**WORK TO COMPLETE:**
Your response should be a copy of each line in the listing below that includes the word "begin".

======== EXERCISE MATERIAL ========

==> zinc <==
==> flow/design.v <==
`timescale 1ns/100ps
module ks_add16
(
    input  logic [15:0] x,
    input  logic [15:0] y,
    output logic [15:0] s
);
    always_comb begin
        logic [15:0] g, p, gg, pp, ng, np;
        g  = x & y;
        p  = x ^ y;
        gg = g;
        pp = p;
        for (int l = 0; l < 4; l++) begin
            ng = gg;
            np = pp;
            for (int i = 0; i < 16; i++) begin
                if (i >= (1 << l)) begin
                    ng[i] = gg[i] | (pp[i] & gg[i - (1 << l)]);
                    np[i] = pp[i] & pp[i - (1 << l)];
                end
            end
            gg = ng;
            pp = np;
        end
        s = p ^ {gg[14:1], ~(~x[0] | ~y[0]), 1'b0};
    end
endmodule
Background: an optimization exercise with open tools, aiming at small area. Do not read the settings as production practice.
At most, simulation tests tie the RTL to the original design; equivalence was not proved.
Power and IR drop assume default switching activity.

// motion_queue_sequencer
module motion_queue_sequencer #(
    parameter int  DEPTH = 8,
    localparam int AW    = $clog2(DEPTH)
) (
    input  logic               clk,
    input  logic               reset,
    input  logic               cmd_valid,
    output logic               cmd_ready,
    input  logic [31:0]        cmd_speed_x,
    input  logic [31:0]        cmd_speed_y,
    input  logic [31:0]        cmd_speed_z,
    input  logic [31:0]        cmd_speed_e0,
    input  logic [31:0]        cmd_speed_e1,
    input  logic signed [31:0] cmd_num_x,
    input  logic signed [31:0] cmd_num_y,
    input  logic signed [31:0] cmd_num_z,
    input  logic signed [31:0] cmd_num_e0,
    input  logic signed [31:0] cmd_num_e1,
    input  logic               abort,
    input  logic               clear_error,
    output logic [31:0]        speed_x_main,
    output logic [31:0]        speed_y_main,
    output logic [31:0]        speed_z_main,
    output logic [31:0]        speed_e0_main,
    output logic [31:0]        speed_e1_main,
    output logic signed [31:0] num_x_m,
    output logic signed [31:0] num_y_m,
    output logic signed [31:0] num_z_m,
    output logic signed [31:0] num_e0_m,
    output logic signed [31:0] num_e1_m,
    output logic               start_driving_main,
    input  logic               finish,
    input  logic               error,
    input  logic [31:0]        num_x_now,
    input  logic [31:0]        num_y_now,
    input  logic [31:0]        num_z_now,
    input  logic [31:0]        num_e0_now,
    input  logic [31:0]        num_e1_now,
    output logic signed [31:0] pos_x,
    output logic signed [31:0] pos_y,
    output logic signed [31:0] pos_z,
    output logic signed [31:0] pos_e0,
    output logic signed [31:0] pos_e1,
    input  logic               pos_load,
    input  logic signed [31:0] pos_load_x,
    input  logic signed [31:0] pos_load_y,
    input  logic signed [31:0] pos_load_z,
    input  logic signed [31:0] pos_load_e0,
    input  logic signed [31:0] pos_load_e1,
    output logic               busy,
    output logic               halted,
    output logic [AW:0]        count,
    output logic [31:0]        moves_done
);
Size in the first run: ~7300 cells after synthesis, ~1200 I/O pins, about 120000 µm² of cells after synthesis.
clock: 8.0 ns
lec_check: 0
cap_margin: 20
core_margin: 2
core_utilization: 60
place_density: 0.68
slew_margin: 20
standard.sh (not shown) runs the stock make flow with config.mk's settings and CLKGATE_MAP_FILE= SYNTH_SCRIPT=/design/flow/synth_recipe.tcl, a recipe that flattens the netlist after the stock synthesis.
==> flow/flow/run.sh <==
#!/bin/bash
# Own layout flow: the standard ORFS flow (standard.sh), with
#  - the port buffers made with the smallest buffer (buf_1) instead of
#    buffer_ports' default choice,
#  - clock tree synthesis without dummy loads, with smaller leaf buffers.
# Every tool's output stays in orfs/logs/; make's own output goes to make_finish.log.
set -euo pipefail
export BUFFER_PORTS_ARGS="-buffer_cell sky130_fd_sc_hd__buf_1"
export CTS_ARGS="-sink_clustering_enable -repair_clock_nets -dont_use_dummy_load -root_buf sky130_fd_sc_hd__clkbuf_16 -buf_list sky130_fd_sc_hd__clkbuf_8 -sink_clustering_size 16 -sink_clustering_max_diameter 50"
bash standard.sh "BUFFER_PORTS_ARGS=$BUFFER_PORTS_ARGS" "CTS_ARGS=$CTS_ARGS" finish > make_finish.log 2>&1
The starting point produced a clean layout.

========

**EXERCISE RESULT:**
    always_comb begin
        for (int l = 0; l < 4; l++) begin
            for (int i = 0; i < 16; i++) begin
                if (i >= (1 << l)) begin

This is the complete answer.